US provocation won’t do much to chill already downbeat China-India talks: analysts

By Liu Caiyu Source: Global Times Published: 2020/10/11 18:13:10

China India Photo: GT

 US Secretary of State Mike Pompeo's allegation that 60,000 Chinese soldiers are amassed along the China-India border is like throwing a smoke bomb toward India, Chinese analysts said, but the attempt to sow discord cannot further dampen the already sour China-India talks scheduled for Monday.

After Pompeo's return from the Quad ministerial meeting in Japan, the top US diplomat hit out at China on several occasions, claiming that "Indians are seeing 60,000 Chinese soldiers on their northern border." His allegation came ahead of the 7th China-India military commanders' meeting on Monday and the official visit of US Deputy Secretary of State Stephen Biegun to India on Monday. 

Chinese observers reached by the Global Times pointed out that the allegation provided an excuse for India ahead of the talks, a meeting that India is not in the mood to deal with when its number of domestic COVID-19 infections has topped 7 million and the country is suffering a sluggish economy.

Hu Zhiyong, a research fellow at the Institute of International Relations of the Shanghai Academy of Social Sciences, told the Global Times on Sunday that the US sharing of such exaggerated and unreliable military intelligence is only aimed at roping in India in the deployment of its Indo-Pacific Strategy, which aims to contain China. 

"By throwing such a smoke bomb, the US is trying to impress on India that the two [of them] are allies, but when the real China-India military conflict breaks out, the US won't entirely stand on India's side. The so-called alliance exists on the basis of nothing more than shared economic interests in the arms trade," Hu said.

Chinese analysts generally believe that no positive result will come from the Monday military talks between China and India, and the provocation from the US will further prompt India to insist on the status quo.

Zhao Gancheng, director of the Center for Asia-Pacific Studies at the Shanghai Institute for International Studies, told the Global Times Sunday that "India has never shown any signs of intention to resolve the military standoff along the border, thus the US's move to sow discord will neither alter India's stubborn position nor further damage the already downbeat China-India talks." 

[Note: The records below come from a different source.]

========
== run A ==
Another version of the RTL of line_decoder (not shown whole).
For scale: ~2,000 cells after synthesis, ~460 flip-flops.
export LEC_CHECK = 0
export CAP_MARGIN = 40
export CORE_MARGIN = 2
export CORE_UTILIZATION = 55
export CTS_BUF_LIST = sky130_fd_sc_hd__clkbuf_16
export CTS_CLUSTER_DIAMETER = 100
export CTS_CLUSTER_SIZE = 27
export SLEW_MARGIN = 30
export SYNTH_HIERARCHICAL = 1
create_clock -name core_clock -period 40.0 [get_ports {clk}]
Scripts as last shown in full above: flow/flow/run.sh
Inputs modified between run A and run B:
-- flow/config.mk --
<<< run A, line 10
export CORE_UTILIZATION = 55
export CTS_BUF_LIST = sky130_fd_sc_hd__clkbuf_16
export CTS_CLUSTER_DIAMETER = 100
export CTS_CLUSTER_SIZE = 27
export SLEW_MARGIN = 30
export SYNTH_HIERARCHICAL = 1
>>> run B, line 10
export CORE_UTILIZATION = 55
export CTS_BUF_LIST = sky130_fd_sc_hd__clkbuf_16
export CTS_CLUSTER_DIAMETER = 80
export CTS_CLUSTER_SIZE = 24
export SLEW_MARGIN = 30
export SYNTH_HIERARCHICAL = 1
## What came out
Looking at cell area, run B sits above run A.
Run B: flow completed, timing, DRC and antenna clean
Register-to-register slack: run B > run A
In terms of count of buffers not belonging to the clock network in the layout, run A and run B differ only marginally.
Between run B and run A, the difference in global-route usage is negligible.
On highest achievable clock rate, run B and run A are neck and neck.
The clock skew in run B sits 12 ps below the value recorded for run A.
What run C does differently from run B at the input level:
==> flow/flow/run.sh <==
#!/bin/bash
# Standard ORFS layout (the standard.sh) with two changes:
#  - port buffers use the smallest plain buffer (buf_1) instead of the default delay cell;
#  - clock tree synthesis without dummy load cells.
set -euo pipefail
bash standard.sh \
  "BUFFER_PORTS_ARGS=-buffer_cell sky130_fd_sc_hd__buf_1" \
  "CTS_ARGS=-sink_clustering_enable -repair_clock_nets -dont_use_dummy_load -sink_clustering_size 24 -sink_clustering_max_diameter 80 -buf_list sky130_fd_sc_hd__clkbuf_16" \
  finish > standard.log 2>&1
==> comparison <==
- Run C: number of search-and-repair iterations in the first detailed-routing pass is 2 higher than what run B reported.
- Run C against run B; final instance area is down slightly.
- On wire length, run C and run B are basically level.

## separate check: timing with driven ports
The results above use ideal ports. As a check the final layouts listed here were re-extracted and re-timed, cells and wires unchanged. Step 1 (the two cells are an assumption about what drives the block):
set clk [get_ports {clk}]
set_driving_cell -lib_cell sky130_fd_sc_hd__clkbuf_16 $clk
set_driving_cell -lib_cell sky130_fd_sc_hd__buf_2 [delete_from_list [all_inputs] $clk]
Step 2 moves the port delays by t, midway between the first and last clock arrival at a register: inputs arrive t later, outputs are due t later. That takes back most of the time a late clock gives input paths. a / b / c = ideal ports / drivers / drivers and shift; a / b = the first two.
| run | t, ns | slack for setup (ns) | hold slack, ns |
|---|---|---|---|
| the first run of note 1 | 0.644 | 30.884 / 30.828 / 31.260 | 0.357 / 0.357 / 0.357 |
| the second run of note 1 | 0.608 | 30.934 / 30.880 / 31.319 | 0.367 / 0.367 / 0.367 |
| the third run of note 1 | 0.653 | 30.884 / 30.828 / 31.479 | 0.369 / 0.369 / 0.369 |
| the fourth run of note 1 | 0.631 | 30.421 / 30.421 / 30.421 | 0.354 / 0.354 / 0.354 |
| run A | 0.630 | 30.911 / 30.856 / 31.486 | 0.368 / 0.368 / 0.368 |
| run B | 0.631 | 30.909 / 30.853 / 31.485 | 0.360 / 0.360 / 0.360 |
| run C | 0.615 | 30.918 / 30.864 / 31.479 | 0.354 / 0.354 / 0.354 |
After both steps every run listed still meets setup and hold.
Context: an optimization exercise on an open-source flow, tuned for small area and a short achievable clock period. The choices shown serve that exercise and are no tape-out recipe. At most, simulation tests tie the RTL to the original design; equivalence was not proved. The RTL of run 5 was laid out without a check of its function. Power and IR drop assume default switching activity.

**flow/config.mk**
```make
export PLATFORM = sky130hd
export DESIGN_NAME = rank_filter
export DESIGN_NICKNAME = rank_filter
export VERILOG_FILES = /design/flow/design.v
export SDC_FILE = /design/flow/constraint.sdc
export NUM_CORES = 4
export LEC_CHECK = 0
export CAP_MARGIN = 20
export CORE_MARGIN = 2
export CORE_UTILIZATION = 55
export CTS_CLUSTER_DIAMETER = 80
export CTS_CLUSTER_SIZE = 24
export PLACE_DENSITY = 0.75
export SLEW_MARGIN = 20
```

Although India and China have already held a series of diplomatic and military talks, India has continued to pile up its deployment of military forces, and even advocated building roads and opening the Atal Tunnel at Rohtang to enhance India's combat capability. 

Given the dire domestic situation in India, which has seen over 7 million people confirmed to be infected with the novel coronavirus and the country suffering a high unemployment rate, it is possible that India is using the border conflict with China to divert domestic attention from these problems, Hu noted. 

India may be borrowing some ideas of the US to meet their own requirements, such as taking this intelligence offered by the US as a bargaining chip during talks with China and inciting domestic anti-China sentiment, but it does not want the US to play a role in its disputes with China, experts said.